Maintaining or increasing lean muscle mass, increasing force output, increasing velocity, improving chances of success are not a pipe dream with in season training. My message to the team, was we are only going to do what we agree upon matters. Not only that, we are only going to do what will make an impact with what we think matters. Tell them what you are going to do, how you are going to do it, and why it matters. From there encourage and support. 

Day after a game, win or lose, getting back to work is critical. Not letting whatever outcome impact future games. Getting in front of the team and driving home the importance of having short term memory and focussing on what is in front of us. We are going to do these things today, for instance block power clean 3×2 with 120sec rest means nothing without context. Instead, saying we are doing block power clean to increase power output, we want it fast and with great technique. This will translate to explosiveness on the field, the longer we can continue to perform olympic lifts in season the better we can perform in the postseason. 

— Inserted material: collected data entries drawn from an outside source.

Source: an optimization exercise on an open RTL-to-GDS flow (aim: small area and a short achievable clock period). Production flows keep margins and buffers that such runs may drop.
The RTL was checked by simulation tests, not by an equivalence proof against the original design.
The flow treats the clock pin as an ideal source, which a real chip does not have.
No activity file was given, so power comes from the tool's default toggle rates.

Setup of red:
## alu_top
module alu_top (
    input  logic        clk,
    input  logic [31:0] op1,
    input  logic [31:0] op2,
    input  logic [3:0]  alu_ctrl,
    output logic [31:0] alu_result,
    output logic        zero
    );
logic [31:0] op1_q;
logic [31:0] op2_q;
logic [3:0]  alu_ctrl_q;
logic [31:0] result_d;
logic        zero_d;
always_ff @(posedge clk)
begin
    op1_q      <= op1;
    op2_q      <= op2;
    alu_ctrl_q <= alu_ctrl;
    alu_result <= result_d;
    zero       <= zero_d;
end
alu computation (
    .op1(op1_q),
    .op2(op2_q),
    .alu_ctrl(alu_ctrl_q),
    .alu_result(result_d),
    .zero(zero_d)
    );
endmodule
Size: roughly 1500 cells after synthesis, ~100 flip-flops, ~100 I/O pins, about 8400 sq um of cells after synthesis.
Settings: LEC_CHECK=0, ABC_AREA=1, CAP_MARGIN=20, CORE_MARGIN=2, CORE_UTILIZATION=40, PLACE_DENSITY=0.6, SETUP_SLACK_MARGIN=4, SLEW_MARGIN=20; clock period 7.0 ns.
standard.sh (not shown) runs the stock make flow with config.mk's settings and CLKGATE_MAP_FILE= SYNTH_SCRIPT=/design/flow/synth_recipe.tcl, a recipe that flattens the netlist after the stock synthesis.
==> flow/flow/run.sh <==
#!/bin/bash
# Own layout flow: the standard ORFS flow (standard.sh) with two changes:
#  - ADDER_MAP_FILE empty: Yosys does not extract half/full adder cells before ABC,
#    so ABC maps the adder logic itself (smaller and faster here);
#  - port buffers are sky130_fd_sc_hd__buf_1 instead of ORFS's default choice.
# Every port still gets its buffer; synthesis, registers, clock and constraints
# are otherwise the standard flow's own.
set -euo pipefail
export ADDER_MAP_FILE=
export BUFFER_PORTS_ARGS="-buffer_cell sky130_fd_sc_hd__buf_1"
bash standard.sh > standard.log 2>&1
Input-level comparison between blue and red:
==> flow/run.sh (new file) <==
#!/bin/bash
# synth_recipe.tcl (not shown) runs the flow's synth.tcl, then flattens the netlist and writes it again
# the make line also repeats each setting of config.mk as NAME=value (left out here)
make -C /OpenROAD-flow-scripts/flow DESIGN_CONFIG=/design/flow/config.mk WORK_HOME=/design/flow/orfs CLKGATE_MAP_FILE= SYNTH_SCRIPT=/design/flow/synth_recipe.tcl finish
removed: flow/flow/run.sh
removed: flow/standard.sh
Findings:
Going from red to blue, number of well taps saw a decrease; fraction of power consumed by the clock network -0.8 points; sequential cell count neither gained nor lost much; depth of the worst register-to-register path fell 1; fraction of area in non-clock buffers moved up. [blue] die area fell 1200 sq um relative to red.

Easily we could jump to just exercises, sets and reps, and move on. But that would not elicit a positive connection to the task. I am not talking about a pregame speech, but giving just a little context as to why something matters, makes it matter to the athlete. I would often say “give me one good set”. I would follow that with whatever you think allows for that. This would result in our athletes taking initiative during the movement prep or warm up sets. The idea that we have a set goal that is reasonable and agreed upon matters is empowering. 

Three days versus two days, olympic lifts or plyometrics, cybernetic versus programmed tonnage, pre practice or post practice lifts, etc are all really important considerations. Some of which we have no control over or have little input. What we do have control over is how we approach the situation, and in large that will have a far greater impact on the outcome than anything else. Focus on what matters and working at it relentlessly will have a far greater impact than anything else you could do.